The Ligand Agreement may be terminated by the earlier of a mutual written agreement of the parties or when the royalties contemplated by the agreement are paid to Ligand. Additionally, Ligand may terminate the agreement for (i) any or no reason upon a 90-day notice to the Company, or (ii) cause in connection with a material breach that the Company does not cure within a certain period of time.

The total amount of potential future milestone payments remaining under the arrangement were $5.0 million as of December 31, 2025 and 2024. The potential future milestone payments represent derivative liabilities with a fair value of $2.0 million and $1.6 million as of December 31, 2025 and 2024, respectively, which are classified as “derivative liabilities – royalty agreement” on the accompanying consolidated balance sheets. See Note 4 for fair value measurements.

The Company’s obligation to pay tiered royalties under the Ligand Agreement was determined to be a debt instrument based on the likelihood of repaying the amounts provided to fund the development of QTORIN rapamycin and that the Company has significant continuing involvement in the generation of the cash flows potentially due to Ligand. This obligation is reflected as royalty agreement liability which is classified as a long-term liability on the accompanying consolidated balance sheets and was $17.8 million and $11.9 million as of December 31, 2025 and 2024, respectively. Interest expense with respect to the royalty agreement liability is determined using the effective interest method based upon probability-adjusted cash flow estimates of the Company’s potential future royalty payments under the Ligand Agreement, yielding an effective interest rate of 44.9% and 39.9% as of December 31, 2025 and 2024, respectively. Changes in these estimates impact the amount of interest expense recognized through the accompanying consolidated statements of operations. During the second quarter of 2024, the Company received data from certain of its clinical trials that reduced the projected net product sales related to QTORIN rapamycin and the corresponding probabilities of successful commercialization, resulting in a significant reduction in the future royalty agreement liability. In addition, in the fourth quarter of 2024, the Company began conducting a Phase 3 clinical trial in microcystic lymphatic malformations. In the fourth quarter of 2025, the Company reported positive topline data for its Phase 2 clinical trial for cutaneous venous malformations and increased the corresponding probability of successful commercialization. The Company incurred non-cash interest expense of $5.8 million and $3.9 million for the years ended December 31, 2025 and 2024, respectively, all of which is a component of the royalty agreement liability on the accompanying consolidated balance sheets.

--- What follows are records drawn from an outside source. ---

This design comes from an exercise in tuning for small area on the open sky130 flow, not from production work.
RTL that was checked went through simulation tests only; none was proved equivalent to the original.
No driver is modelled on the clock port, so clock power and skew are understated where the tree is cut down; a real chip needs a root buffer or a tree.
Power is estimated from default activity; no workload was simulated.

job 3385:
## knightrider
module knightrider(
    input clk,
    input rst,
    input [1:0] mode,
    output [7:0] led
    );
Size: about 600 cells after synthesis, roughly 130 flip-flops, roughly 12 I/O pins, roughly 0.0054 mm² of cells after synthesis.
clock: 10.0 ns
lec_check: 0
cap_margin: 10
core_margin: 2
core_utilization: 85
slew_margin: 10
standard.sh (not shown) runs the stock make flow with config.mk's settings and CLKGATE_MAP_FILE= SYNTH_SCRIPT=/design/flow/synth_recipe.tcl, a recipe that flattens the netlist after the stock synthesis.
==> flow/flow/run.sh <==
#!/bin/bash
# The standard layout (standard.sh) with these changes:
#  - synthesis maps with an area-oriented abc script and no adder cells
#  - port buffers are buf_1
#  - the clock tree is rebuilt after CTS as a root inverter and seven leaf
#    inverters, one per cluster of flip-flops (flow/mytree.tcl)
set -euo pipefail
here=$(pwd)
export AREA_ABC_SCRIPT=$here/flow/area.abc
export ADDER_MAP_FILE=
export BUFFER_PORTS_ARGS="-buffer_cell sky130_fd_sc_hd__buf_1"
export CTS_ARGS="-sink_clustering_enable -repair_clock_nets -dont_use_dummy_load -buf_list sky130_fd_sc_hd__clkbuf_8"
export MYTREE_TCL=$here/flow/mytree.tcl
export POST_CTS_TCL=$here/flow/post_cts.tcl
sed "s#SYNTH_SCRIPT=[^ ]*#SYNTH_SCRIPT=$here/flow/synth.tcl#" standard.sh > flow_standard.sh
bash flow_standard.sh > flow.log 2>&1
==> flow/flow/area.abc <==
strash
&get -n
&st
&dch -f
&nf -a -R 1000 -p
&st
&syn2
&dch -f
&nf -a -R 1000 -p
&st
&dch -f
&nf -a -R 1000 -p
&put
==> flow/flow/post_cts.tcl <==
# Runs at the end of ORFS's CTS step (POST_CTS_TCL): rebuild the clock tree
# as a root inverter driving seven leaf inverters, one per cluster of
# flip-flops; the two inversions cancel.
source $::env(MYTREE_TCL)
mytree_build 7 sky130_fd_sc_hd__inv_8 sky130_fd_sc_hd__inv_6
detailed_placement
check_placement -verbose
estimate_parasitics -placement
report_clock_skew
Other scripts of this flow, unchanged in this note and not shown: flow/flow/mytree.tcl, flow/flow/synth.tcl
## Diff of input files: job 4184 against job 3385
==> flow/flow/area.abc <==
strash
&get -n
&st
&dch -f
&nf -a -R 1000
&st
&syn2
&dch -f
&nf -a -R 1000
&st
&dch -f
&nf -a -R 1000
&put
### Flow results
- The final cell count of job 4184 and that of job 3385 are within noise of each other.
- Setup slack: job 4184 less than job 3385
- There was hardly any difference in die boundary height between job 4184 and job 3385.
## Diff of input files: job 2714 against job 4184
Settings: swapping 10 for 0 in CAP_MARGIN; putting GPL_TIMING_DRIVEN at 0 where nothing was set; swapping 10 for 0 in SLEW_MARGIN.
==> comparison <==
The flow did not stop early for job 2714: all stages ran, and the layout cleared the timing, design-rule and antenna checks.
Job 2714: via count is 2.2% higher than what job 4184 reported.
Job 2714: total power about 1.3% above job 4184
Compared with job 4184, job 2714 shows a higher fraction of power spent switching nets.
Job 2714 ends up with a met3 demand-to-capacity share in global routing that is 2.1 points higher than in job 4184.
Job 2714 ended up with a lower slack of the critical path than job 4184 did.
Comparing job 4184 with job 2714, the internal power summed over all cells came out essentially unchanged.
This design comes from an exercise in tuning for small area and a short achievable clock period on the open sky130 flow, not from production work. Function was checked by simulation only, so behaviour that the tests miss may differ from the original. Power figures rest on the tool's default switching activity, not on a simulated workload.

## job 7654
==> flow/design.v (excerpt) <==
module mac(input clk, input rst, input [15:0] x, input [15:0] y, output [31:0] acc);
Settings: LEC_CHECK=0, CAP_MARGIN=20, CORE_MARGIN=2, CORE_UTILIZATION=40, SLEW_MARGIN=20, SYNTH_HIERARCHICAL=1, SYNTH_MINIMUM_KEEP_SIZE=0, SETUP_SLACK_MARGIN=11, BUFFER_PORTS_ARGS=-buffer_cell sky130_fd_sc_hd__buf_2, CTS_ARGS=-sink_clustering_enable -repair_clock_nets -dont_use_dummy_load -buf_list sky130_fd_sc_hd__clkbuf_8 -root_buf sky130_fd_sc_hd__clkbuf_16 -sink_clustering_size 30; clock period 18.0 ns.
standard.sh (not shown) runs the stock make flow with config.mk's settings and CLKGATE_MAP_FILE= SYNTH_SCRIPT=/design/flow/synth_recipe.tcl, a recipe that flattens the netlist after the stock synthesis.
==> flow/flow/run.sh <==
#!/bin/bash
# Layout: the standard ORFS flow (standard.sh, standard synthesis), with
#  - timing repair aimed at a setup slack of SETUP_MARGIN ns, so the resizer
#    works on the real critical paths even though the clock period is loose,
#  - port buffers of a small cell (every port still gets its own buffer),
#  - a clock tree without dummy balancing loads.
# Each tool's output goes to standard.log here and ORFS's own logs in orfs/logs.
set -euo pipefail
M=$(cat flow/margin)
CTS_EXTRA=$(cat flow/cts 2>/dev/null || true)
cat >> config.mk <<EOC
export SETUP_SLACK_MARGIN = $M
export BUFFER_PORTS_ARGS = -buffer_cell sky130_fd_sc_hd__buf_2
export CTS_ARGS = -sink_clustering_enable -repair_clock_nets -dont_use_dummy_load $CTS_EXTRA
EOC
bash standard.sh > standard.log 2>&1
==> flow/flow/cts <==
-buf_list sky130_fd_sc_hd__clkbuf_8 -root_buf sky130_fd_sc_hd__clkbuf_16 -sink_clustering_size 30
==> flow/flow/margin <==
11
Job 7654 finished every step from synthesis to the final layout, and the layout passed the timing, DRC and antenna checks.
diff inputs: job 7654 => job 4756
- swapping -buffer_cell sky130_fd_sc_hd__buf_2 for -buffer_cell sky130_fd_sc_hd__buf_1 in BUFFER_PORTS_ARGS
- swapping 11 for 11.2 in SETUP_SLACK_MARGIN
- putting SKIP_GATE_CLONING at 1 where nothing was set
- swapping -sink_clustering_enable -repair_clock_nets -dont_use_dummy_load -buf_list sky130_fd_sc_hd__clkbuf_8 -root_buf sky130_fd_sc_hd__clkbuf_16 -sink_clustering_size 30 for -sink_clustering_enable -repair_clock_nets -dont_use_dummy_load -buf_list sky130_fd_sc_hd__clkbuf_4 -root_buf sky130_fd_sc_hd__clkbuf_8 in CTS_ARGS
==> flow/flow/run.sh <==
#!/bin/bash
# Layout: the standard ORFS flow (standard.sh, standard synthesis), with
#  - timing repair aimed at a setup slack of flow/margin ns, so the resizer
#    works on the real critical paths even though the clock period is loose
#    (no gate cloning, so each port keeps exactly one buffer),
#  - the standard port buffering (every port gets its own buffer), with the
#    buffer cell in flow/portbuf,
#  - a clock tree without dummy balancing loads, extra CTS options in flow/cts.
# standard.log here holds make's output; ORFS's own logs are in orfs/logs.
set -euo pipefail
M=$(cat flow/margin)
PB=$(cat flow/portbuf)
CTS_EXTRA=$(cat flow/cts 2>/dev/null || true)
cat >> config.mk <<EOC
export SETUP_SLACK_MARGIN = $M
export SKIP_GATE_CLONING = 1
export BUFFER_PORTS_ARGS = -buffer_cell $PB
export CTS_ARGS = -sink_clustering_enable -repair_clock_nets -dont_use_dummy_load $CTS_EXTRA
EOC
bash standard.sh > standard.log 2>&1
==> flow/flow/cts <==
-buf_list sky130_fd_sc_hd__clkbuf_4 -root_buf sky130_fd_sc_hd__clkbuf_8
==> flow/flow/margin <==
11.2
==> flow/flow/portbuf (new file) <==
sky130_fd_sc_hd__buf_1
==> run summary <==
Delta (job 4756 minus job 7654): number of instances in the placed design higher; clock power went down.
Diff job 7654 -> job 4756: part of the cycle the worst path needs lower, post-placement setup slack decreased 0.36 ns, final cell count saw an increase, hold slack now sits at about the same level.
Vias: job 4756 above job 7654
What follows belongs to an exercise in optimizing a design on an open flow for small area; a production flow would make more cautious choices.
At most, simulation tests tie the RTL to the original design; equivalence was not proved.
Power is estimated from default activity; no workload was simulated.

## run 1
==> flow/design.v (excerpt) <==
module axis_uart_v1_0 #(
	parameter integer BAUD_PRESCALER = 10,
	parameter integer PARITY = 0,
	parameter integer BYTE_SIZE = 8,
	parameter integer STOP_BITS = 0,
	parameter integer FIFO_DEPTH = 16,
	parameter integer FLOW_CONTROL = 1,
	parameter integer DYNAMIC_CONFIG = 1
)
(
	input wire aclk,
	input wire aresetn,
	input wire [23:0]s_axis_config_tdata,
	input wire s_axis_config_tvalid,
	output wire s_axis_config_tready,
	input wire [15:0]s_axis_tdata,
	input wire s_axis_tvalid,
	output wire s_axis_tready,
	output wire [15:0]m_axis_tdata,
	output wire m_axis_tuser,
	output wire m_axis_tvalid,
	input wire m_axis_tready,
	output wire tx,
	input wire rx,
	output wire rts,
	input wire cts
);
Size in the first run: roughly 2100 cells after synthesis.
clock: 8.0 ns
lec_check: 0
cap_margin: 20
core_margin: 2
core_utilization: 65
place_density: 0.7
slew_margin: 20
synth_hierarchical: 1
standard.sh (not shown) runs the stock make flow with config.mk's settings and CLKGATE_MAP_FILE= SYNTH_SCRIPT=/design/flow/synth_recipe.tcl, a recipe that flattens the netlist after the stock synthesis.
==> flow/flow/run.sh <==
#!/bin/bash
# Standard ORFS layout (the standard.sh) with two changes: port buffers use
# the smallest buffer, and clock tree synthesis uses no dummy loads and small
# clusters of small clock buffers.
set -euo pipefail
export BUFFER_PORTS_ARGS="-buffer_cell sky130_fd_sc_hd__buf_1"
export CTS_ARGS="-sink_clustering_enable -repair_clock_nets -dont_use_dummy_load -buf_list sky130_fd_sc_hd__clkbuf_4 -sink_clustering_size 10 -sink_clustering_max_diameter 45"
bash standard.sh > standard_flow.log 2>&1
Looking at the reports, run 1 completed the entire flow and the layout it produced met the timing, design-rule and antenna checks.
Background: an optimization exercise with open tools, aiming at small area and a short achievable clock period. Do not read the settings as production practice.
Function was checked by simulation only, so behaviour that the tests miss may differ from the original.
Power and IR drop assume default switching activity.

==> flow/design.v, too long to show whole: its modules and the start of the top module <==
// module FloatingPointMultiplierSingle: 1601 lines
module FloatingPointMultiplierSingle (clk,reset,en,inputA,inputB,result, OF);
  // ...
==> flow/run.sh <==
#!/bin/bash
# synth_recipe.tcl (not shown) runs the flow's synth.tcl, then flattens the netlist and writes it again
# the make line also repeats each setting of config.mk as NAME=value (left out here)
make -C /OpenROAD-flow-scripts/flow DESIGN_CONFIG=/design/flow/config.mk WORK_HOME=/design/flow/orfs CLKGATE_MAP_FILE= SYNTH_SCRIPT=/design/flow/synth_recipe.tcl finish
==> flow/config.mk <==
export PLATFORM = sky130hd
export DESIGN_NAME = FloatingPointMultiplierSingle
export DESIGN_NICKNAME = FloatingPointMultiplierSingle
export VERILOG_FILES = /design/flow/design.v
export SDC_FILE = /design/flow/constraint.sdc
export NUM_CORES = 4
export LEC_CHECK = 0
export ABC_CLOCK_PERIOD_IN_PS = 4000
export CAP_MARGIN = 20
export CORE_MARGIN = 2
export CORE_UTILIZATION = 45
export SLEW_MARGIN = 20
==> flow/constraint.sdc <==
create_clock -name core_clock -period 11.0 [get_ports {clk}]
set_input_delay 2.2000 -clock core_clock [delete_from_list [all_inputs] [get_ports {clk}]]
set_output_delay 2.2000 -clock core_clock [all_outputs]
set_load 0.01 [all_outputs]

The Ligand Agreement requires the Company to make certain estimates and assumptions about future development, FDA approval, commercialization, and net sales of any product containing QTORIN rapamycin. These estimates and assumptions are subject to significant variability and are thus subject to significant uncertainty. Therefore, these estimates and assumptions are likely to change as the Company develops and commercializes products containing QTORIN rapamycin that may result in significant future adjustments to the royalty agreement liability, the derivative liabilities, and the accretion of interest expense.